Return every line of the data below, exactly.

===

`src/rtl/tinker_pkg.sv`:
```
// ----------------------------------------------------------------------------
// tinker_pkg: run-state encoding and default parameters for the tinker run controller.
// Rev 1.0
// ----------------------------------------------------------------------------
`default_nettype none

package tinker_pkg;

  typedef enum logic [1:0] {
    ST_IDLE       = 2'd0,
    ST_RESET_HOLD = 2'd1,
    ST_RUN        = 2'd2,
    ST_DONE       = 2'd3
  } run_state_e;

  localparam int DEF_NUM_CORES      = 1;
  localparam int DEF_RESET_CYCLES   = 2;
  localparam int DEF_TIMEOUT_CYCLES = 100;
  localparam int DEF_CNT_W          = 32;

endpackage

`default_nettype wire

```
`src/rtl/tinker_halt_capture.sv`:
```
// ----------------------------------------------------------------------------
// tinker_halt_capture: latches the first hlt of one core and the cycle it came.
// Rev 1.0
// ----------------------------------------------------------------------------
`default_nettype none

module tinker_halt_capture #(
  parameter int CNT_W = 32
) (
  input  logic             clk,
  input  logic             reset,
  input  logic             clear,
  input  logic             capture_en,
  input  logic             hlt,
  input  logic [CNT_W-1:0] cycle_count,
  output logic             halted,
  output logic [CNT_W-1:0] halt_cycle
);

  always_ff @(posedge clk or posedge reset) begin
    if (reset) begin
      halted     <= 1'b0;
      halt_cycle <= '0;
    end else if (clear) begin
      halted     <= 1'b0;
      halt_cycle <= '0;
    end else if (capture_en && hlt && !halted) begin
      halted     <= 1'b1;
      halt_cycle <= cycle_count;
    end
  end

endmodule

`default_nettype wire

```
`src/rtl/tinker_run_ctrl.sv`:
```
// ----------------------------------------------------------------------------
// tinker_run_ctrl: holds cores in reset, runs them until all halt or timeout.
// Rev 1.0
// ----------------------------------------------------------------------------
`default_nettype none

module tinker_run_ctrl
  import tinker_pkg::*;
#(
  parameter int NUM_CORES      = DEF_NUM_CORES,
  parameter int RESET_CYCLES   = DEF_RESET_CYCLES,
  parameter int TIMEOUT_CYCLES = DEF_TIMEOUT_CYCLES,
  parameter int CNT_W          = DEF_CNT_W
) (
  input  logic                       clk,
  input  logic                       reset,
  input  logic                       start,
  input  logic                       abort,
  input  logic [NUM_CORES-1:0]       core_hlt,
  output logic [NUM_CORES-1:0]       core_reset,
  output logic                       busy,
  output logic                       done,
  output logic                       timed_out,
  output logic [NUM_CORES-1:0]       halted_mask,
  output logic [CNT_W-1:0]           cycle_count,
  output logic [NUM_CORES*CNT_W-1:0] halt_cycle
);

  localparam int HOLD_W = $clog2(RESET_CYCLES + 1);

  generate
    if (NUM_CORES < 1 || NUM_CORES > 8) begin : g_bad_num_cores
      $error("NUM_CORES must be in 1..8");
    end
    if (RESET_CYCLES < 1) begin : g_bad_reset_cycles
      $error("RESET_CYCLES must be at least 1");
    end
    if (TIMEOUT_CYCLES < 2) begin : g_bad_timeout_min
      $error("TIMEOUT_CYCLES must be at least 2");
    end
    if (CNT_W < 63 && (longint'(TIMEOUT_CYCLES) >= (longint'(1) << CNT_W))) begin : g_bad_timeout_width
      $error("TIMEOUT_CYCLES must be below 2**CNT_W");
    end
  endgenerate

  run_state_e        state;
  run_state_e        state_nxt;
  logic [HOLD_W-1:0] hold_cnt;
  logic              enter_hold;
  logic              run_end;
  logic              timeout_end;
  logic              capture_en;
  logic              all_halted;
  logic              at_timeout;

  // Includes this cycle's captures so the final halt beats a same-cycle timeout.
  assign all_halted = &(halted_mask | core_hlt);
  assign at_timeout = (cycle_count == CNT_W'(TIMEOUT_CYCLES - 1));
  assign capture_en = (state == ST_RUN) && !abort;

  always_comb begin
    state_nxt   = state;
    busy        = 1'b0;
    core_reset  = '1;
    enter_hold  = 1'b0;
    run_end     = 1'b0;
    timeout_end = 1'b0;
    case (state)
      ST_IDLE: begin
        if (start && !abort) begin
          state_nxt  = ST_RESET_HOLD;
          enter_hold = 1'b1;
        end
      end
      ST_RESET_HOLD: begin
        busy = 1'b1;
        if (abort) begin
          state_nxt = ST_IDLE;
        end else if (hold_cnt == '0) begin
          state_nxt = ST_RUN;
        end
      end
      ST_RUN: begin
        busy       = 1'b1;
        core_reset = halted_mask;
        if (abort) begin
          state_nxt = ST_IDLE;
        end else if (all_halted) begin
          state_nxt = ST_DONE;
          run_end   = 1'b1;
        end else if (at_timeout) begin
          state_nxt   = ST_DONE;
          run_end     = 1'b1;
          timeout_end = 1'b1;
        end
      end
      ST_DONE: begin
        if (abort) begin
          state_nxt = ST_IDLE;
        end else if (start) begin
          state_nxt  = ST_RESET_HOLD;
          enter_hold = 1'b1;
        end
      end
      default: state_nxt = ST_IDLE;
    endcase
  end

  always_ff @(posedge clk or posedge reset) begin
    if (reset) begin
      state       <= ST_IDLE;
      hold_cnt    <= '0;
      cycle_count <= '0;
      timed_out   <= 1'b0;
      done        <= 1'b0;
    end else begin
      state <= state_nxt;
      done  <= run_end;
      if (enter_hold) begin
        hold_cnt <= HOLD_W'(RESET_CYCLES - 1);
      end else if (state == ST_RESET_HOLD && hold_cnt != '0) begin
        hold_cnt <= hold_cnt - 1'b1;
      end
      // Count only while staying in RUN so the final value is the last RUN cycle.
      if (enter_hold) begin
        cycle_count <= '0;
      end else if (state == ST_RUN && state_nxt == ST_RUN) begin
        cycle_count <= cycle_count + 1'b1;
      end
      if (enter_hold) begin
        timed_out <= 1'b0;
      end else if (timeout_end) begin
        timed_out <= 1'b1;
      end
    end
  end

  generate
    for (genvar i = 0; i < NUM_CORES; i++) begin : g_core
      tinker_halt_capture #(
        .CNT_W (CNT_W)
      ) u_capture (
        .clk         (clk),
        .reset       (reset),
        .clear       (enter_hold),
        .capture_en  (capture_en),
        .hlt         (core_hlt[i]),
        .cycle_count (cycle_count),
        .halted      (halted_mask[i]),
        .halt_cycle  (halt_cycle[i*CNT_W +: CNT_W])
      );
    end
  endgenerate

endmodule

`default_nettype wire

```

===

YOUR RESPONSE →
`src/rtl/tinker_pkg.sv`:
```
// ----------------------------------------------------------------------------
// tinker_pkg: run-state encoding and default parameters for the tinker run controller.
// Rev 1.0
// ----------------------------------------------------------------------------
`default_nettype none

package tinker_pkg;

  typedef enum logic [1:0] {
    ST_IDLE       = 2'd0,
    ST_RESET_HOLD = 2'd1,
    ST_RUN        = 2'd2,
    ST_DONE       = 2'd3
  } run_state_e;

  localparam int DEF_NUM_CORES      = 1;
  localparam int DEF_RESET_CYCLES   = 2;
  localparam int DEF_TIMEOUT_CYCLES = 100;
  localparam int DEF_CNT_W          = 32;

endpackage

`default_nettype wire

```
`src/rtl/tinker_halt_capture.sv`:
```
// ----------------------------------------------------------------------------
// tinker_halt_capture: latches the first hlt of one core and the cycle it came.
// Rev 1.0
// ----------------------------------------------------------------------------
`default_nettype none

module tinker_halt_capture #(
  parameter int CNT_W = 32
) (
  input  logic             clk,
  input  logic             reset,
  input  logic             clear,
  input  logic             capture_en,
  input  logic             hlt,
  input  logic [CNT_W-1:0] cycle_count,
  output logic             halted,
  output logic [CNT_W-1:0] halt_cycle
);

  always_ff @(posedge clk or posedge reset) begin
    if (reset) begin
      halted     <= 1'b0;
      halt_cycle <= '0;
    end else if (clear) begin
      halted     <= 1'b0;
      halt_cycle <= '0;
    end else if (capture_en && hlt && !halted) begin
      halted     <= 1'b1;
      halt_cycle <= cycle_count;
    end
  end

endmodule

`default_nettype wire

```
`src/rtl/tinker_run_ctrl.sv`:
```
// ----------------------------------------------------------------------------
// tinker_run_ctrl: holds cores in reset, runs them until all halt or timeout.
// Rev 1.0
// ----------------------------------------------------------------------------
`default_nettype none

module tinker_run_ctrl
  import tinker_pkg::*;
#(
  parameter int NUM_CORES      = DEF_NUM_CORES,
  parameter int RESET_CYCLES   = DEF_RESET_CYCLES,
  parameter int TIMEOUT_CYCLES = DEF_TIMEOUT_CYCLES,
  parameter int CNT_W          = DEF_CNT_W
) (
  input  logic                       clk,
  input  logic                       reset,
  input  logic                       start,
  input  logic                       abort,
  input  logic [NUM_CORES-1:0]       core_hlt,
  output logic [NUM_CORES-1:0]       core_reset,
  output logic                       busy,
  output logic                       done,
  output logic                       timed_out,
  output logic [NUM_CORES-1:0]       halted_mask,
  output logic [CNT_W-1:0]           cycle_count,
  output logic [NUM_CORES*CNT_W-1:0] halt_cycle
);

  localparam int HOLD_W = $clog2(RESET_CYCLES + 1);

  generate
    if (NUM_CORES < 1 || NUM_CORES > 8) begin : g_bad_num_cores
      $error("NUM_CORES must be in 1..8");
    end
    if (RESET_CYCLES < 1) begin : g_bad_reset_cycles
      $error("RESET_CYCLES must be at least 1");
    end
    if (TIMEOUT_CYCLES < 2) begin : g_bad_timeout_min
      $error("TIMEOUT_CYCLES must be at least 2");
    end
    if (CNT_W < 63 && (longint'(TIMEOUT_CYCLES) >= (longint'(1) << CNT_W))) begin : g_bad_timeout_width
      $error("TIMEOUT_CYCLES must be below 2**CNT_W");
    end
  endgenerate

  run_state_e        state;
  run_state_e        state_nxt;
  logic [HOLD_W-1:0] hold_cnt;
  logic              enter_hold;
  logic              run_end;
  logic              timeout_end;
  logic              capture_en;
  logic              all_halted;
  logic              at_timeout;

  // Includes this cycle's captures so the final halt beats a same-cycle timeout.
  assign all_halted = &(halted_mask | core_hlt);
  assign at_timeout = (cycle_count == CNT_W'(TIMEOUT_CYCLES - 1));
  assign capture_en = (state == ST_RUN) && !abort;

  always_comb begin
    state_nxt   = state;
    busy        = 1'b0;
    core_reset  = '1;
    enter_hold  = 1'b0;
    run_end     = 1'b0;
    timeout_end = 1'b0;
    case (state)
      ST_IDLE: begin
        if (start && !abort) begin
          state_nxt  = ST_RESET_HOLD;
          enter_hold = 1'b1;
        end
      end
      ST_RESET_HOLD: begin
        busy = 1'b1;
        if (abort) begin
          state_nxt = ST_IDLE;
        end else if (hold_cnt == '0) begin
          state_nxt = ST_RUN;
        end
      end
      ST_RUN: begin
        busy       = 1'b1;
        core_reset = halted_mask;
        if (abort) begin
          state_nxt = ST_IDLE;
        end else if (all_halted) begin
          state_nxt = ST_DONE;
          run_end   = 1'b1;
        end else if (at_timeout) begin
          state_nxt   = ST_DONE;
          run_end     = 1'b1;
          timeout_end = 1'b1;
        end
      end
      ST_DONE: begin
        if (abort) begin
          state_nxt = ST_IDLE;
        end else if (start) begin
          state_nxt  = ST_RESET_HOLD;
          enter_hold = 1'b1;
        end
      end
      default: state_nxt = ST_IDLE;
    endcase
  end

  always_ff @(posedge clk or posedge reset) begin
    if (reset) begin
      state       <= ST_IDLE;
      hold_cnt    <= '0;
      cycle_count <= '0;
      timed_out   <= 1'b0;
      done        <= 1'b0;
    end else begin
      state <= state_nxt;
      done  <= run_end;
      if (enter_hold) begin
        hold_cnt <= HOLD_W'(RESET_CYCLES - 1);
      end else if (state == ST_RESET_HOLD && hold_cnt != '0) begin
        hold_cnt <= hold_cnt - 1'b1;
      end
      // Count only while staying in RUN so the final value is the last RUN cycle.
      if (enter_hold) begin
        cycle_count <= '0;
      end else if (state == ST_RUN && state_nxt == ST_RUN) begin
        cycle_count <= cycle_count + 1'b1;
      end
      if (enter_hold) begin
        timed_out <= 1'b0;
      end else if (timeout_end) begin
        timed_out <= 1'b1;
      end
    end
  end

  generate
    for (genvar i = 0; i < NUM_CORES; i++) begin : g_core
      tinker_halt_capture #(
        .CNT_W (CNT_W)
      ) u_capture (
        .clk         (clk),
        .reset       (reset),
        .clear       (enter_hold),
        .capture_en  (capture_en),
        .hlt         (core_hlt[i]),
        .cycle_count (cycle_count),
        .halted      (halted_mask[i]),
        .halt_cycle  (halt_cycle[i*CNT_W +: CNT_W])
      );
    end
  endgenerate

endmodule

`default_nettype wire

```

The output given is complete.